Kofy Brown's 'Skinny and Tight' reinvigorates Bay Area R&B

By Amanda Nowinski

If you want to call the Oakland-based Kofy Brown a diva, that's all right by her--just don't make the mistake of assuming that this diva doesn't write her own music and lead her own band, too. Merely a sexy "chanteuse" this woman certainly isn't.

"If someone wants to refer to me as diva, I see that as a compliment," says Brown, whose newest funk-soul-rock fusion album, Skinny and Tight, will be released on her own Simba Music label later this month. "I see being a diva as being an independent woman who will stand up for herself and express it with confidence. But also remember that I make my own music--people always ask me, 'Well, who produced your music?' People always expect the man to be the producer--women never get props for arranging the whole thing."

A Washington, D.C., native who began her career as a hip-hop MC, Brown is filled her new album with the intensity and depth of classic R&B, but set to a harder tone with rock-energy drive and moderate dance-music tempos. Brown's rich vocals and honest, poetic lyrics set the stage for the lush instrumentation of her bandmates, drummer Maurice Miles, keyboardist Michael Wayne Meyers, bassist Spencer Murray and guitarist Brian Hill. This is straight-up soul as the pre-millennial times would have it.

Brown's inspiration for her third full-length album came after she and her band performed last year at the North Sea Jazz Festival alongside luminaries such as Cassandra Wilson and Bootsy Collins. When she returned to the Bay Area, Brown locked herself in the studio and emerged a few days later with most of the tracks on Skinny and Tight. "I felt so much more confident and alive when I made this record," she explains. "After our show in the Netherlands we were hanging out at a bar in our hotel, and Bootsy came up to us and gave us incredible compliments on our show. At that moment I said, 'Damn, I really am doing the right thing.' It wasn't long before this album was in the works."

But the road to success for a female band leader isn't easy, insists Brown. "People say that the Bay Area is a great place to be a musician, but if you're a woman, you probably won't get that much coverage in the press or attention in the clubs," she says. "And if you're a black female musician, you're practically invisible. Look at Ledisi--that woman should be getting more attention--she's amazing and she leads her own group."

Being a black artist interested in pursuing the rock angle, whether male or female, is even trickier, asserts Brown. "I feel connected to the spirit of the music in rock--the freeness. But a lot of times black artists get pigeonholed--they have to be either R&B or hip-hop," she explains.
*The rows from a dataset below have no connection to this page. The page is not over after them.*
[src/hw/mcs_sequencer.sv]
// The register addresses and register access over APB were chosen for this implementation.
`timescale 1ns/100ps
module mcs_sequencer import mcs_pkg::*; #(
  parameter int MEAS_CYC = CYC_MEAS,
  parameter int SQUELCH_CYC = CYC_SQUELCH,
  parameter int REGADJ_CYC = CYC_REGADJ,
  parameter int REGSTEP_CYC = CYC_REGSTEP,
  parameter int MODCAL_CYC = CYC_MODCAL,
  parameter int ANTCAL_CYC = CYC_ANTCAL,
  parameter int CSCAL_CYC = CYC_CSCAL,
  parameter int CAPMEAS_CYC = CYC_CAPMEAS
) (
  input wire logic ref_clk, // 250 MHz
  input wire logic sys_rst, // Sync reset
  input wire logic clkEn, // Freezes state when low
  input wire logic psel, // APB select
  input wire logic penable, // APB enable
  input wire logic pwrite, // APB write
  input wire logic [7:0] paddr, // APB byte address
  input wire logic [31:0] pwdata, // APB write data
  output logic [31:0] prdata, // APB read data
  output logic pready, // APB ready
  output logic pslverr, // Unmapped address
  input wire logic xtalStable, // Crystal stable
  input wire logic txRunning, // Transmitter operating
  input wire logic rxRunning, // Receiver operating
  input wire logic rxActive, // Receive active
  input wire logic slaveSelPin, // Slave select pin
  input wire logic railMarginOk, // rf rail 250 mV below VDD
  input wire logic adcDone, // ADC conversion done
  input wire logic [7:0] adcData, // ADC code
  input wire logic calDone, // Analog calibration done
  input wire logic [7:0] calResult, // Calibration outcome
  input wire logic squelchDone, // Squelch finished
  input wire logic [3:0] rssiIn, // Instant RSSI
  output logic txEnable, // Transmitter on
  output logic rxEnable, // Receiver on
  output logic ampDetEnable, // Amplitude detector on
  output logic phaseDetEnable, // Phase detector on
  output logic adcRelative, // ADC relative mode
  output logic [1:0] adcMux, // ADC source
  output logic [1:0] supplyProbeSel, // Supply probe select
  output logic adcStart, // Start conversion pulse
  output logic [3:0] regCode, // Regulator step
  output logic modCalStart, // Depth calibration pulse
  output logic [7:0] modTarget, // Depth target
  output logic antCalStart, // Antenna calibration pulse
  output logic [3:0] tuningCapacitorPins, // Tuning caps
  output logic capCalStart, // Capsense calibration pulse
  output logic capMeasStart, // Capacitance meas pulse
  output logic squelchStart, // Squelch start pulse
  output logic agcInit, // AGC/squelch/RSSI init pulse
  output logic [7:0] gainReduction, // Loaded gain reduction
  output logic rssiGate, // RSSI and AGC enable
  output logic transparentMode, // Transparent mode
  output logic chainAllowed, // Last command chains
  output logic cmdDone // Completion pulse
);

  mcs_state_type state_reg;
  mcs_cmd_type cmd_reg;
  logic [7:0] ctrl_reg, modTgt_reg, rxCfg4_reg, adc_reg, modDisp_reg;
  logic [3:0] rssi_reg;
  logic [23:0] totCnt_reg, stepCnt_reg;
  logic doneFlag_reg, transpArm_reg, rxActPrev_reg;
  logic ss1_reg, ss2_reg, ss3_reg, ssLevel_reg;
  logic wrAcc, cmdWr, accept, finish, ssRise;
  mcs_cmd_type newCmd;

  function automatic logic isMeasure(input mcs_cmd_type c);
    case (c)
      CMD_AMP, CMD_PHASE, CMD_SUPPLY, CMD_REGADJ, CMD_MODCAL,
      CMD_ANTCAL, CMD_CSCAL, CMD_CAPMEAS: isMeasure = 1'b1;
      default: isMeasure = 1'b0;
    endcase
  endfunction : isMeasure

  function automatic logic [23:0] cmdLimit(input mcs_cmd_type c);
    case (c)
      CMD_SQUELCH: cmdLimit = 24'(SQUELCH_CYC);
      CMD_REGADJ: cmdLimit = 24'(REGADJ_CYC);
      CMD_MODCAL: cmdLimit = 24'(MODCAL_CYC);
      CMD_ANTCAL: cmdLimit = 24'(ANTCAL_CYC);
      CMD_CSCAL: cmdLimit = 24'(CSCAL_CYC);
      CMD_CAPMEAS: cmdLimit = 24'(CAPMEAS_CYC);
      default: cmdLimit = 24'(MEAS_CYC);
    endcase
  endfunction : cmdLimit

  assign pready = clkEn;
  assign wrAcc = psel & penable & pwrite & clkEn;
  assign cmdWr = wrAcc & (paddr == ADDR_CMD);
  assign newCmd = mcs_cmd_type'(pwdata[3:0]);
  assign modTarget = modTgt_reg;
  assign rssiGate = rxActive;
  assign ssRise = (ss2_reg == ss3_reg) & ss3_reg & ~ssLevel_reg;

  // Acceptance; a refused command leaves every register as it was
  always_comb begin
    logic base;
    base = ctrl_reg[EN_BIT] & xtalStable;
    accept = 1'b0;
    if (cmdWr) begin
      case (newCmd)
        CMD_AMP, CMD_PHASE, CMD_SUPPLY, CMD_MODCAL, CMD_ANTCAL,
        CMD_RSSICLR, CMD_TRANSP: accept = base & (state_reg == ST_IDLE);
        CMD_GAINRST: accept = base & ((state_reg == ST_IDLE) |
                                      (state_reg == ST_SQUELCH));
        CMD_REGADJ: accept = base & ~ctrl_reg[EXTREG_BIT]
                             & (state_reg == ST_IDLE);
        CMD_SQUELCH: accept = txRunning & rxRunning
                              & (state_reg == ST_IDLE);
        CMD_CSCAL: accept = (ctrl_reg[MCAL_LSB +: 4] == 4'h0)
                            & (state_reg == ST_IDLE);
        CMD_CAPMEAS: accept = (state_reg == ST_IDLE);
        default: accept = 1'b0;
      endcase
    end
  end

  // Pin is asynchronous: three stages, level taken when last two agree
  always_ff @(posedge ref_clk) begin
    if (sys_rst) begin
      ss1_reg <= 1'b0;
      ss2_reg <= 1'b0;
      ss3_reg <= 1'b0;
      ssLevel_reg <= 1'b0;
    end else if (clkEn) begin
      ss1_reg <= slaveSelPin;
      ss2_reg <= ss1_reg;
      ss3_reg <= ss2_reg;
      if (ss2_reg == ss3_reg) begin
        ssLevel_reg <= ss3_reg;
      end
    end
  end

  always_ff @(posedge ref_clk) begin
    if (sys_rst) begin
      transpArm_reg <= 1'b0;
      transparentMode <= 1'b0;
    end else if (clkEn) begin
      if (accept && newCmd == CMD_TRANSP) begin
        transpArm_reg <= 1'b1;
      end else if (ssRise && transpArm_reg) begin
        transpArm_reg <= 1'b0;
        transparentMode <= 1'b1;
      end else if (!ssLevel_reg) begin
        transparentMode <= 1'b0;
      end
    end
  end

  // Software registers
  always_ff @(posedge ref_clk) begin
    if (sys_rst) begin
      ctrl_reg <= CTRL_RST;
      modTgt_reg <= MODTGT_RST;
      rxCfg4_reg <= RXCFG4_RST;
    end else if (wrAcc) begin
      case (paddr)
        ADDR_CTRL: ctrl_reg <= pwdata[7:0];
        ADDR_MODTGT: modTgt_reg <= pwdata[7:0];
        ADDR_RXCFG4: rxCfg4_reg <= pwdata[7:0];
        default: ;
      endcase
    end
  end

  always_comb begin
    prdata = 32'h0000_0000;
    pslverr = 1'b0;
    case (paddr)
      ADDR_CMD: prdata[3:0] = cmd_reg;
      ADDR_CTRL: prdata[7:0] = ctrl_reg;
      ADDR_STAT: begin
        prdata[STAT_BUSY] = (state_reg != ST_IDLE);
        prdata[STAT_DONE] = doneFlag_reg;
        prdata[STAT_CHAIN] = chainAllowed;
        prdata[STAT_TRANSP] = transparentMode;
      end
      ADDR_ADC: prdata[7:0] = adc_reg;
      ADDR_RSSI: prdata[3:0] = rssi_reg;
      ADDR_REGV: prdata[3:0] = regCode;
      ADDR_MODTGT: prdata[7:0] = modTgt_reg;
      ADDR_MODDISP: prdata[7:0] = modDisp_reg;
      ADDR_RXCFG4: prdata[7:0] = rxCfg4_reg;
      default: pslverr = psel & penable;
    endcase
  end

  // Done is sticky; a new completion beats a same-cycle clear
  always_ff @(posedge ref_clk) begin
    if (sys_rst) begin
      doneFlag_reg <= 1'b0;
    end else if (clkEn) begin
      if (cmdDone) begin
        doneFlag_reg <= 1'b1;
      end else if (wrAcc && paddr == ADDR_STAT && pwdata[STAT_DONE]) begin
        doneFlag_reg <= 1'b0;
      end
    end
  end

  always_ff @(posedge ref_clk) begin
    if (sys_rst) begin
      chainAllowed <= 1'b0;
      cmd_reg <= CMD_AMP;
    end else if (clkEn && accept) begin
      cmd_reg <= newCmd;
      chainAllowed <= ~isMeasure(newCmd) & (newCmd != CMD_SQUELCH)
                      & (newCmd != CMD_TRANSP);
    end
  end

  // Peak hold, restarted on receive active rise or clear command
  always_ff @(posedge ref_clk) begin
    if (sys_rst) begin
      rssi_reg <= 4'h0;
      rxActPrev_reg <= 1'b0;
    end else if (clkEn) begin
      rxActPrev_reg <= rxActive;
      if ((rxActive && !rxActPrev_reg) ||
          (accept && newCmd == CMD_RSSICLR)) begin
        rssi_reg <= 4'h0;
      end else if (rxActive && rssiIn > rssi_reg) begin
        rssi_reg <= rssiIn;
      end
    end
  end

  assign finish = (state_reg == ST_ADC && (adcDone || totCnt_reg == 0))
    || (state_reg == ST_CAL && (calDone || totCnt_reg == 0))
    || (state_reg == ST_SETTLE && (totCnt_reg == 0 ||
        (stepCnt_reg == 0 && (railMarginOk || regCode == REG_MIN))));

  always_ff @(posedge ref_clk) begin
    if (sys_rst) begin
      state_reg <= ST_IDLE;
      totCnt_reg <= 24'h00_0000;
      stepCnt_reg <= 24'h00_0000;
    end else if (clkEn) begin
      if (totCnt_reg != 0) begin
        totCnt_reg <= totCnt_reg - 24'h00_0001;
      end
      if (stepCnt_reg != 0) begin
        stepCnt_reg <= stepCnt_reg - 24'h00_0001;
      end
      if (accept) begin
        totCnt_reg <= cmdLimit(newCmd);
        case (newCmd)
          CMD_AMP, CMD_PHASE, CMD_SUPPLY: state_reg <= ST_ADC;
          CMD_MODCAL, CMD_ANTCAL, CMD_CSCAL,
          CMD_CAPMEAS: state_reg <= ST_CAL;
          CMD_REGADJ: begin
            state_reg <= ST_SETTLE;
            stepCnt_reg <= 24'(REGSTEP_CYC);
          end
          CMD_SQUELCH: state_reg <= rxActive ? ST_IDLE : ST_SQUELCH;
          default: state_reg <= ST_IDLE;
        endcase
      end else if (finish) begin
        state_reg <= ST_IDLE;
      end else if (state_reg == ST_SETTLE && stepCnt_reg == 0) begin
        stepCnt_reg <= 24'(REGSTEP_CYC);
      end else if (state_reg == ST_SQUELCH &&
                   (squelchDone || totCnt_reg == 0)) begin
        state_reg <= ST_IDLE;
      end
    end
  end

  // Analog steering, held for the length of the command
  always_ff @(posedge ref_clk) begin
    if (sys_rst) begin
      txEnable <= 1'b0;
      rxEnable <= 1'b0;
      ampDetEnable <= 1'b0;
      phaseDetEnable <= 1'b0;
      adcRelative <= 1'b0;
      adcMux <= MUX_AMP;
      supplyProbeSel <= 2'h0;
    end else if (clkEn) begin
      if (accept && isMeasure(newCmd)) begin
        txEnable <= newCmd == CMD_AMP || newCmd == CMD_PHASE ||
                    newCmd == CMD_REGADJ || newCmd == CMD_MODCAL ||
                    newCmd == CMD_ANTCAL;
        rxEnable <= newCmd == CMD_REGADJ;
        ampDetEnable <= newCmd == CMD_AMP;
        phaseDetEnable <= newCmd == CMD_PHASE;
        adcRelative <= newCmd == CMD_PHASE;
        adcMux <= newCmd == CMD_PHASE ? MUX_PHASE :
                  newCmd == CMD_SUPPLY ? MUX_SUPPLY : MUX_AMP;
        supplyProbeSel <= ctrl_reg[PROBE_LSB +: 2];
      end else if (finish) begin
        txEnable <= 1'b0;
        rxEnable <= 1'b0;
        ampDetEnable <= 1'b0;
        phaseDetEnable <= 1'b0;
        adcRelative <= 1'b0;
      end
    end
  end

  // Start strobes and completion pulse
  always_ff @(posedge ref_clk) begin
    if (sys_rst) begin
      adcStart <= 1'b0;
      modCalStart <= 1'b0;
      antCalStart <= 1'b0;
      capCalStart <= 1'b0;
      capMeasStart <= 1'b0;
      squelchStart <= 1'b0;
      agcInit <= 1'b0;
      cmdDone <= 1'b0;
    end else if (clkEn) begin
      adcStart <= accept && (newCmd == CMD_AMP || newCmd == CMD_PHASE
                  || newCmd == CMD_SUPPLY);
      modCalStart <= accept && newCmd == CMD_MODCAL;
      antCalStart <= accept && newCmd == CMD_ANTCAL;
      capCalStart <= accept && newCmd == CMD_CSCAL;
      capMeasStart <= accept && newCmd == CMD_CAPMEAS;
      squelchStart <= accept && newCmd == CMD_SQUELCH
                      && !rxActive;
      agcInit <= accept && newCmd == CMD_GAINRST;
      cmdDone <= finish && isMeasure(cmd_reg);
    end
  end

  // Results; analog scaling lands the code as is, no rework here
  always_ff @(posedge ref_clk) begin
    if (sys_rst) begin
      adc_reg <= 8'h00;
      modDisp_reg <= 8'h00;
      tuningCapacitorPins <= 4'h0;
      gainReduction <= 8'h00;
      regCode <= REG_MAX;
    end else if (clkEn) begin
      if (state_reg == ST_ADC && adcDone) begin
        adc_reg <= adcData;
      end
      if (state_reg == ST_CAL && calDone && cmd_reg == CMD_MODCAL) begin
        modDisp_reg <= calResult;
      end
      if (state_reg == ST_CAL && calDone && cmd_reg == CMD_ANTCAL) begin
        tuningCapacitorPins <= calResult[3:0];
      end
      if (accept && newCmd == CMD_GAINRST) begin
        gainReduction <= rxCfg4_reg;
      end
      if (accept && newCmd == CMD_REGADJ) begin
        regCode <= REG_MAX;
      end else if (state_reg == ST_SETTLE && stepCnt_reg == 0 &&
                   !finish) begin
        regCode <= regCode - 4'h1;
      end
    end
  end

endmodule : mcs_sequencer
"It's hard to market a black rock musician and get them radio play. Now Portishead, what is that? They can do anything they want, no one saying that can't do that. They sample everyone and are given more creative freedom, but for black people there is a harder, more rigid structure that you have to conform to--or else the music industry won't pay you any mind."

It isn't just the industry that rejects black rock, says Brown--it's the black audience as well. "Your typical black audience might not admit to liking rock, but a lot of heads secretly are into Metallica."
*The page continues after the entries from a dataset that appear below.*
$ cat src/smbus_transfer_mode_engine.sv
/*
  Byte transfer engine: data register, control flags and the four
  transfer modes on an open-drain clock and data line pair.
  Assumes external pull-ups and a single-cycle register port.
*/
`timescale 1ns/100ps

// What this block does
// Software touches the data byte only while the byte event flag is set.
// Data byte stays unchanged while the byte event flag is set.
// Bytes shift out MSB first; first received bit lands in MSB.
// Bus value is shifted in while sending; register holds last bus byte.
// Lost arbitration turns master transmitter into receiver, byte intact.
// Master from generated START until STOP or lost arbitration.
// Byte event before ACK as receiver, after ACK as transmitter.
// Master transmitter drives clock, makes START, sends address and data.
// No data write after transmit event means receive; stop bit ends it.
// Master receiver sends read address then clocks bytes in.
// Each received byte sets ack request; software picks ACK or NACK.
// Master receiver software NACKs last byte then requests STOP.
// Data write as active master receiver switches to transmitter.
// Enabled slave enters receiver on write address, flags and interrupts.
// NACKed address mutes slave until next START; ACK receives data.
// Slave receiver leaves on STOP; data write switches to transmit.
// Read address received, ACKed and loaded, then bytes are sent.
// Slave transmitter software loads after ACK, never before clear on NACK.
// No write after slave transmit event means receive; STOP ends it.
// Clock line held low while the byte event flag is set; the slave STOP event clears active_q and leaves it free.
// Stop request bit clears itself once the STOP is made.
// ACK bit and new data taken when the event flag clears.
module smbus_transfer_mode_engine
  import smb_engine_pkg::*;
#(
  parameter logic [6:0] OWN_ADDR    = 7'h2a,
  parameter int         HALF_CYCLES = SCL_HALF_CYCLES
)
(
  // Clock and reset
  input  wire logic       clk,
  input  wire logic       rst_n,
  // Register port
  input  wire logic [7:0] sfr_addr,
  input  wire logic       sfr_wr,
  input  wire logic [7:0] sfr_wdata,
  output logic      [7:0] sfr_rdata,
  // Configuration
  input  wire logic       bus_enable,
  input  wire logic       slave_event_inhibit,
  // Event
  output logic            byte_event,
  // Bus lines
  input  wire logic       scl_in,
  output logic            scl_out,
  output logic            scl_oe,
  input  wire logic       sda_in,
  output logic            sda_out,
  output logic            sda_oe
);

  // ----------------------------------------------------------------
  // Pin sampling and clock divider
  // ----------------------------------------------------------------
  pin_ev_t ev;
  logic    tick;

  mst_state_t mst_q;
  mst_state_t mst_d;

  bus_pin_sync u_sync (
    .clk    (clk),
    .rst_n  (rst_n),
    .scl_in (scl_in),
    .sda_in (sda_in),
    .ev     (ev)
  );

  scl_tick_gen #(
    .HALF_CYCLES (HALF_CYCLES)
  ) u_tick (
    .clk   (clk),
    .rst_n (rst_n),
    .run   (mst_q != M_IDLE),
    .tick  (tick)
  );

  // ----------------------------------------------------------------
  // Engine state
  // ----------------------------------------------------------------
  ctrl_t       ctl_q;
  ctrl_t       ctl_d;
  logic [7:0]  serial_data_byte_reg_q;
  logic [7:0]  dat_d;
  logic [3:0]  bit_q;
  logic [3:0]  bit_d;
  logic        active_q;
  logic        active_d;
  logic        addr_ph_q;
  logic        addr_ph_d;
  logic        sel_q;
  logic        sel_d;
  logic        supp_q;
  logic        supp_d;
  logic        wrote_q;
  logic        wrote_d;
  logic        busy_q;
  logic        busy_d;
  logic        sda_low_q;
  logic        sda_low_d;
  logic        scl_low_q;
  logic        scl_low_d;
  logic [7:0]  rdata_q;
  logic [7:0]  rdata_d;
  logic        si_clear;
  logic        go;
  logic        match;

  always_comb
  begin
    ctl_d     = ctl_q;
    dat_d     = serial_data_byte_reg_q;
    bit_d     = bit_q;
    active_d  = active_q;
    addr_ph_d = addr_ph_q;
    sel_d     = sel_q;
    supp_d    = supp_q;
    wrote_d   = wrote_q;
    busy_d    = busy_q;
    sda_low_d = sda_low_q;
    scl_low_d = scl_low_q;
    mst_d     = mst_q;
    go        = 1'b0;
    match     = (serial_data_byte_reg_q[7:1] == OWN_ADDR) &&
                !slave_event_inhibit && !supp_q;

    // Software writes; data only while the event flag stands
    if (sfr_wr && sfr_addr == CTRL_OFS)
    begin
      ctl_d.start_request_bit = sfr_wdata[5];
      ctl_d.stop_request_bit  = sfr_wdata[4];
      ctl_d.ack               = sfr_wdata[1];
      ctl_d.byte_event        = ctl_q.byte_event & sfr_wdata[0];
    end
    if (sfr_wr && sfr_addr == DATA_OFS && ctl_q.byte_event)
    begin
      dat_d   = sfr_wdata;
      wrote_d = 1'b1;
    end
    si_clear = ctl_q.byte_event && !ctl_d.byte_event;
    if (si_clear)
      ctl_d.arb_lost = 1'b0;

    // Flag release: receiver drives chosen ACK, transmitter moves on
    if (si_clear && active_q && bit_q == BIT_ACK)
    begin
      if (ctl_q.txmode)
        go = 1'b1;
      else
        sda_low_d = ctl_d.ack;                      // see R11
    end

    // Bit sampling on the rising clock edge
    if (ev.scl_rise && active_q && !ctl_q.byte_event)
    begin
      if (bit_q < BIT_ACK)
      begin
        dat_d = {serial_data_byte_reg_q[6:0], ev.sda}; // see R3
        if (ctl_q.txmode && !sda_low_q && !ev.sda)
        begin
          ctl_d.arb_lost = 1'b1;
          ctl_d.txmode   = 1'b0;
          if (ctl_q.master)
          begin
            ctl_d.master = 1'b0;
            mst_d        = M_IDLE;
            scl_low_d    = 1'b0;
          end
        end
      end
      else if (ctl_q.txmode)
        ctl_d.ack = ~ev.sda;
    end

    // Bit advance on the falling clock edge
    if (ev.scl_fall && active_q && !ctl_q.byte_event)
    begin
      if (bit_q < BIT_LAST)
      begin
        bit_d     = bit_q + 4'h1;
        sda_low_d = ctl_q.txmode & ~serial_data_byte_reg_q[7];
      end
      else if (bit_q == BIT_LAST)
      begin
        bit_d     = BIT_ACK;
        sda_low_d = 1'b0;
        if (addr_ph_q)
        begin
          if (match)
          begin
            sel_d                   = 1'b1;         // see R14
            ctl_d.byte_event        = 1'b1;
            ctl_d.ack_request_flag  = 1'b1;
            ctl_d.start_request_bit = 1'b1;
            ctl_d.txmode            = 1'b0;
          end
          else
          begin
            active_d  = 1'b0;
            addr_ph_d = 1'b0;
          end
        end
        else if (!ctl_q.txmode)
        begin
          ctl_d.byte_event       = 1'b1;            // see R7
          ctl_d.ack_request_flag = 1'b1;
        end
      end
      else if (ctl_q.txmode)
      begin
        ctl_d.byte_event = 1'b1;
        sda_low_d        = 1'b0;
      end
      else
        go = 1'b1;
    end

    // Start of the next byte, or end of the transfer
    if (go)
    begin
      bit_d                  = 4'h0;
      wrote_d                = 1'b0;
      addr_ph_d              = 1'b0;
      ctl_d.ack_request_flag = 1'b0;
      sda_low_d              = 1'b0;
      if (addr_ph_q && !ctl_q.ack)
      begin
        supp_d   = 1'b1;
        active_d = 1'b0;
        sel_d    = 1'b0;
      end
      else if (ctl_q.master && ctl_d.stop_request_bit)
      begin
        mst_d    = M_STOP_A;
        active_d = 1'b0;
      end
      else if (ctl_q.master && ctl_d.start_request_bit)
      begin
        mst_d    = M_RS_A;
        active_d = 1'b0;
      end
      else
      begin
        ctl_d.txmode = wrote_q;             // see R9 see R13 see R16
        sda_low_d    = wrote_q & ~serial_data_byte_reg_q[7];
      end
    end

    // Conditions seen on the bus
    if (ev.start)
      busy_d = 1'b1;
    if (ev.stop)
      busy_d = 1'b0;
    if (ev.start && mst_q == M_IDLE && !ctl_q.master && bus_enable)
    begin
      supp_d       = 1'b0;
      active_d     = 1'b1;
      addr_ph_d    = 1'b1;
      sel_d        = 1'b0;
      bit_d        = 4'h0;
      ctl_d.txmode = 1'b0;
      sda_low_d    = 1'b0;
    end
    if (ev.stop && mst_q == M_IDLE && !ctl_q.master)
    begin
      if (sel_q)
      begin
        ctl_d.stop_request_bit = 1'b1;              // see R16
        ctl_d.byte_event       = 1'b1;
      end
      sel_d        = 1'b0;
      active_d     = 1'b0;
      ctl_d.txmode = 1'b0;
      sda_low_d    = 1'b0;
    end

    // Master condition and clock generation
    unique case (mst_q)
      M_IDLE:
        if (ctl_q.start_request_bit && !ctl_q.master && !busy_q &&
            !active_q && bus_enable)
        begin
          sda_low_d = 1'b1;
          mst_d     = M_START;
        end
      M_START:
        if (tick)
        begin
          scl_low_d        = 1'b1;
          ctl_d.master     = 1'b1;                  // see R6
          ctl_d.txmode     = 1'b1;
          ctl_d.byte_event = 1'b1;
          active_d         = 1'b1;
          addr_ph_d        = 1'b0;
          sel_d            = 1'b0;
          bit_d            = BIT_ACK;
          mst_d            = M_RUN;
        end
      M_RUN:
        if (tick && active_q && !ctl_q.byte_event)
        begin
          if (scl_low_q)
            scl_low_d = 1'b0;                       // see R8
          else if (ev.scl)
            scl_low_d = 1'b1;
        end
      M_STOP_A:
      begin
        sda_low_d = 1'b1;
        if (tick && sda_low_q)
        begin
          scl_low_d = 1'b0;
          mst_d     = M_STOP_B;
        end
      end
      M_STOP_B:
        if (tick && ev.scl)
        begin
          sda_low_d              = 1'b0;
          ctl_d.stop_request_bit = 1'b0;
          ctl_d.master           = 1'b0;
          ctl_d.txmode           = 1'b0;
          mst_d                  = M_IDLE;
        end
      M_RS_A:
      begin
        sda_low_d = 1'b0;
        if (tick && !sda_low_q)
        begin
          scl_low_d = 1'b0;
          mst_d     = M_RS_B;
        end
      end
      M_RS_B:
        if (tick && ev.scl)
        begin
          sda_low_d = 1'b1;
          mst_d     = M_START;
        end
      default:
      begin
        mst_d     = M_IDLE;
        scl_low_d = 1'b0;
        sda_low_d = 1'b0;
      end
    endcase

    // Registered read data
    rdata_d = 8'h00;
    if (sfr_addr == CTRL_OFS)
      rdata_d = ctl_d;
    else if (sfr_addr == DATA_OFS)
      rdata_d = serial_data_byte_reg_q;
  end

  always_ff @(posedge clk)
  begin
    if (!rst_n)
    begin
      ctl_q                  <= ctrl_t'(CTRL_RESET);
      serial_data_byte_reg_q <= DATA_RESET;
      bit_q                  <= 4'h0;
      active_q               <= 1'b0;
      addr_ph_q              <= 1'b0;
      sel_q                  <= 1'b0;
      supp_q                 <= 1'b0;
      wrote_q                <= 1'b0;
      busy_q                 <= 1'b0;
      sda_low_q              <= 1'b0;
      scl_low_q              <= 1'b0;
      mst_q                  <= M_IDLE;
      rdata_q                <= 8'h00;
    end
    else
    begin
      ctl_q                  <= ctl_d;
      serial_data_byte_reg_q <= dat_d;
      bit_q                  <= bit_d;
      active_q               <= active_d;
      addr_ph_q              <= addr_ph_d;
      sel_q                  <= sel_d;
      supp_q                 <= supp_d;
      wrote_q                <= wrote_d;
      busy_q                 <= busy_d;
      sda_low_q              <= sda_low_d;
      scl_low_q              <= scl_low_d;
      mst_q                  <= mst_d;
      rdata_q                <= rdata_d;
    end
  end

  // ----------------------------------------------------------------
  // Outputs
  // ----------------------------------------------------------------
  always_comb
  begin
    sfr_rdata  = rdata_q;
    byte_event = ctl_q.byte_event;
    scl_out    = 1'b0;
    sda_out    = 1'b0;
    scl_oe     = scl_low_q |
                 (ctl_q.byte_event & active_q & ~ctl_q.master);
    sda_oe     = sda_low_q;
  end

endmodule : smbus_transfer_mode_engine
"We've been oppressed against liking rock because we think it's gonna make us look bad, so a lot of us front. The Isley Brothers were rock-influenced. And Bad Brains and Living Color are completely rock. All these restrictions and musical limitations have held all people back. If you have to make yourself to fit in a category, your true artistic sense probably won't exactly show."
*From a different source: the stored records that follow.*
### src/logic/dcc_pkg.sv
package dcc_pkg;
	localparam int ADDR_W = 3;
	localparam int DATA_W = 8;
	localparam int NUM_CMP = 2;
	// Register offsets
	localparam logic [2:0] OFS_CTRL_A = 3'h0;
	localparam logic [2:0] OFS_CTRL_B = 3'h1;
	localparam logic [2:0] OFS_IRQ_STATUS = 3'h2;
	localparam logic [2:0] OFS_IRQ_CLEAR = 3'h3;
	localparam logic [2:0] OFS_IRQ_ENABLE = 3'h4;
	localparam logic [2:0] OFS_IRQ_SET = 3'h5;
	// Control register fields
	localparam int BIT_ON = 6;
	localparam int BIT_INVERT = 5;
	localparam int BIT_RESULT = 4;
	localparam int BIT_HYS = 0;
	localparam logic RST_ON = 1'b0;
	localparam logic RST_INVERT = 1'b0;
	localparam logic RST_RESULT = 1'b0;
	localparam logic RST_HYS = 1'b1;
	localparam logic [1:0] RST_IRQ = 2'h0;

	typedef struct packed {
		logic on;
		logic invert;
		logic hys;
	} dcc_ctrl_s;

	localparam dcc_ctrl_s RST_CTRL = '{RST_ON, RST_INVERT, RST_HYS};

	typedef struct packed {
		logic wr;
		logic rd;
		logic [ADDR_W-1:0] addr;
		logic [DATA_W-1:0] wdata;
	} dcc_bus_s;
endpackage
The drive to show off her truest artistic sense is exactly why Brown and partner Nzinga Hatch run their own label--no one's going to tell Brown what to do. "Ani di Franco is definitely a role model of mine," says Brown. "She owns her own label and doesn't have to answer to anyone. If you're not in control, someone will inevitable try to screw you--it happens to everyone. The big industry will want to mold you into their creation, make you sound, look and act ways you won't like. I'm in this for real--if we can sell a decent amount of music on our own, it's not worth it to be on a major [label]."

With the release of Skinny and Tight, it's quite possible that Brown will soon get the widespread attention her music deserves. Deep, genuine and funky to the bone, Brown makes one thing clear--never underestimate the power of a true diva .


For information on Kofy Brown's upcoming Bay Area performances, contact Simba Music at 510/763.6670, or email [email protected].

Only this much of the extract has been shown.